EXERCISE:
Your answer should contain every line of the records, transcribed word for word.

(Beginning of SUPPLIED MATERIAL)

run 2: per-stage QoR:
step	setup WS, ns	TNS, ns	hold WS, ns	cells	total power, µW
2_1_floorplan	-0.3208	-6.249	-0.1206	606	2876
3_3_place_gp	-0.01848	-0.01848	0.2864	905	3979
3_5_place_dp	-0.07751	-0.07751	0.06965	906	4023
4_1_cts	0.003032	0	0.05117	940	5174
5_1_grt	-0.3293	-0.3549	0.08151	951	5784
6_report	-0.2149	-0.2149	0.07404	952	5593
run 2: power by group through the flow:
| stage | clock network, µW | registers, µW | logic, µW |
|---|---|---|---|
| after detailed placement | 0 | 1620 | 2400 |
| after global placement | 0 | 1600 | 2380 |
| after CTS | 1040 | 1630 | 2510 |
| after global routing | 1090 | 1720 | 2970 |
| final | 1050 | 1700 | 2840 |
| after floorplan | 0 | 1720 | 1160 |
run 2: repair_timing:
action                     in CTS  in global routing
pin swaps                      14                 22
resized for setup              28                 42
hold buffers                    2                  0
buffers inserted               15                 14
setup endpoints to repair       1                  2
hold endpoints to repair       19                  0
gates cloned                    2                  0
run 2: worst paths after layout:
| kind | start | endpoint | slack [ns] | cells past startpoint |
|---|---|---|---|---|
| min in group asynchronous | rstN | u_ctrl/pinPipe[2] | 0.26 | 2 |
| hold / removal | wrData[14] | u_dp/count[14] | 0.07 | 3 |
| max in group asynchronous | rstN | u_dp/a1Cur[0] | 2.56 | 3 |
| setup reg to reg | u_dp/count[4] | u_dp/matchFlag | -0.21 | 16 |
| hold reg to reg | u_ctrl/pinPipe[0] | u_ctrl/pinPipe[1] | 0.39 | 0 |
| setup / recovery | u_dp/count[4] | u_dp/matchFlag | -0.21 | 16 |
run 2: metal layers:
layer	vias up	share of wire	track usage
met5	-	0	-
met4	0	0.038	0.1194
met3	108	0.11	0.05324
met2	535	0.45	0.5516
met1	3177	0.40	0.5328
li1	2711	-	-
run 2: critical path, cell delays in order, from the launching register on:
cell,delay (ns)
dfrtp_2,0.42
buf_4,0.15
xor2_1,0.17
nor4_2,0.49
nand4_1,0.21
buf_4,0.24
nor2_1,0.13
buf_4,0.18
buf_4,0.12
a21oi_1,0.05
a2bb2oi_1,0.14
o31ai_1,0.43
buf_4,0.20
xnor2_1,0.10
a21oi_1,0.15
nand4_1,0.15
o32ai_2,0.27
--- config.mk ---
export PLATFORM = sky130hd
export DESIGN_NAME = latency_interlock
export DESIGN_NICKNAME = d
export VERILOG_FILES = /design/src/rtl/ilk_pkg.sv /design/src/rtl/ilk_history.sv /design/src/rtl/ilk_src_wait.sv /design/src/rtl/ilk_dslot_ctl.sv /design/src/rtl/latency_interlock.sv
export SDC_FILE = /design/constraint.sdc
export NUM_CORES = 1
export LEC_CHECK = 0
export BUFFER_PORTS_ARGS = -buffer_cell sky130_fd_sc_hd__buf_2
export CAP_MARGIN = 25
export CORE_MARGIN = 2
export CORE_UTILIZATION = 58
export CTS_CLUSTER_SIZE = 40
export DETAILED_ROUTE_END_ITERATION = 8
export PLACE_DENSITY = 0.8
export SYNTH_ARGS = -nofsm -noshare
export SYNTH_HDL_FRONTEND = slang
export SYNTH_SLANG_ARGS = --single-unit
--- constraint.sdc ---
create_clock -name clk -period 7.44 [get_ports clk]
set_input_delay 1.488 -clock clk [delete_from_list [all_inputs] [get_ports clk]]
set_output_delay 1.488 -clock clk [all_outputs]
set_load 0.01 [all_outputs]
--- src/rtl/ilk_pkg.sv ---
package ilk_pkg;

  typedef enum logic [2:0] {
    CL_FPU = 3'd0,
    CL_LDD = 3'd1,
    CL_STD = 3'd2,
    CL_INT = 3'd3,
    CL_BR  = 3'd4
  } cls_e;

  localparam int MAX_LAT = 3;

  // stall cycles required between a producer and a directly following consumer role
  function automatic int pair_lat(cls_e prod, cls_e role);
    int l;
    l = 0;
    case (prod)
      CL_FPU: begin
        if (role == CL_FPU) l = 3;
        else if (role == CL_STD) l = 2;
      end
      CL_LDD: if (role == CL_FPU) l = 1;
      CL_INT: if (role == CL_BR) l = 1;
      default: l = 0;
    endcase
    return l;
  endfunction

  function automatic logic has_dst(cls_e c);
    return (c == CL_FPU) || (c == CL_LDD) || (c == CL_INT);
  endfunction

  // a store's first source is an address base and behaves as an integer consumer
  function automatic cls_e src_role(cls_e c, int idx);
    cls_e r;
    r = c;
    if (c == CL_STD && idx == 0) r = CL_INT;
    return r;
  endfunction

endpackage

(End of SUPPLIED MATERIAL)

WRITTEN REPLY:
run 2: per-stage QoR:
step	setup WS, ns	TNS, ns	hold WS, ns	cells	total power, µW
2_1_floorplan	-0.3208	-6.249	-0.1206	606	2876
3_3_place_gp	-0.01848	-0.01848	0.2864	905	3979
3_5_place_dp	-0.07751	-0.07751	0.06965	906	4023
4_1_cts	0.003032	0	0.05117	940	5174
5_1_grt	-0.3293	-0.3549	0.08151	951	5784
6_report	-0.2149	-0.2149	0.07404	952	5593
run 2: power by group through the flow:
| stage | clock network, µW | registers, µW | logic, µW |
|---|---|---|---|
| after detailed placement | 0 | 1620 | 2400 |
| after global placement | 0 | 1600 | 2380 |
| after CTS | 1040 | 1630 | 2510 |
| after global routing | 1090 | 1720 | 2970 |
| final | 1050 | 1700 | 2840 |
| after floorplan | 0 | 1720 | 1160 |
run 2: repair_timing:
action                     in CTS  in global routing
pin swaps                      14                 22
resized for setup              28                 42
hold buffers                    2                  0
buffers inserted               15                 14
setup endpoints to repair       1                  2
hold endpoints to repair       19                  0
gates cloned                    2                  0
run 2: worst paths after layout:
| kind | start | endpoint | slack [ns] | cells past startpoint |
|---|---|---|---|---|
| min in group asynchronous | rstN | u_ctrl/pinPipe[2] | 0.26 | 2 |
| hold / removal | wrData[14] | u_dp/count[14] | 0.07 | 3 |
| max in group asynchronous | rstN | u_dp/a1Cur[0] | 2.56 | 3 |
| setup reg to reg | u_dp/count[4] | u_dp/matchFlag | -0.21 | 16 |
| hold reg to reg | u_ctrl/pinPipe[0] | u_ctrl/pinPipe[1] | 0.39 | 0 |
| setup / recovery | u_dp/count[4] | u_dp/matchFlag | -0.21 | 16 |
run 2: metal layers:
layer	vias up	share of wire	track usage
met5	-	0	-
met4	0	0.038	0.1194
met3	108	0.11	0.05324
met2	535	0.45	0.5516
met1	3177	0.40	0.5328
li1	2711	-	-
run 2: critical path, cell delays in order, from the launching register on:
cell,delay (ns)
dfrtp_2,0.42
buf_4,0.15
xor2_1,0.17
nor4_2,0.49
nand4_1,0.21
buf_4,0.24
nor2_1,0.13
buf_4,0.18
buf_4,0.12
a21oi_1,0.05
a2bb2oi_1,0.14
o31ai_1,0.43
buf_4,0.20
xnor2_1,0.10
a21oi_1,0.15
nand4_1,0.15
o32ai_2,0.27
--- config.mk ---
export PLATFORM = sky130hd
export DESIGN_NAME = latency_interlock
export DESIGN_NICKNAME = d
export VERILOG_FILES = /design/src/rtl/ilk_pkg.sv /design/src/rtl/ilk_history.sv /design/src/rtl/ilk_src_wait.sv /design/src/rtl/ilk_dslot_ctl.sv /design/src/rtl/latency_interlock.sv
export SDC_FILE = /design/constraint.sdc
export NUM_CORES = 1
export LEC_CHECK = 0
export BUFFER_PORTS_ARGS = -buffer_cell sky130_fd_sc_hd__buf_2
export CAP_MARGIN = 25
export CORE_MARGIN = 2
export CORE_UTILIZATION = 58
export CTS_CLUSTER_SIZE = 40
export DETAILED_ROUTE_END_ITERATION = 8
export PLACE_DENSITY = 0.8
export SYNTH_ARGS = -nofsm -noshare
export SYNTH_HDL_FRONTEND = slang
export SYNTH_SLANG_ARGS = --single-unit
--- constraint.sdc ---
create_clock -name clk -period 7.44 [get_ports clk]
set_input_delay 1.488 -clock clk [delete_from_list [all_inputs] [get_ports clk]]
set_output_delay 1.488 -clock clk [all_outputs]
set_load 0.01 [all_outputs]
--- src/rtl/ilk_pkg.sv ---
package ilk_pkg;

  typedef enum logic [2:0] {
    CL_FPU = 3'd0,
    CL_LDD = 3'd1,
    CL_STD = 3'd2,
    CL_INT = 3'd3,
    CL_BR  = 3'd4
  } cls_e;

  localparam int MAX_LAT = 3;

  // stall cycles required between a producer and a directly following consumer role
  function automatic int pair_lat(cls_e prod, cls_e role);
    int l;
    l = 0;
    case (prod)
      CL_FPU: begin
        if (role == CL_FPU) l = 3;
        else if (role == CL_STD) l = 2;
      end
      CL_LDD: if (role == CL_FPU) l = 1;
      CL_INT: if (role == CL_BR) l = 1;
      default: l = 0;
    endcase
    return l;
  endfunction

  function automatic logic has_dst(cls_e c);
    return (c == CL_FPU) || (c == CL_LDD) || (c == CL_INT);
  endfunction

  // a store's first source is an address base and behaves as an integer consumer
  function automatic cls_e src_role(cls_e c, int idx);
    cls_e r;
    r = c;
    if (c == CL_STD && idx == 0) r = CL_INT;
    return r;
  endfunction

endpackage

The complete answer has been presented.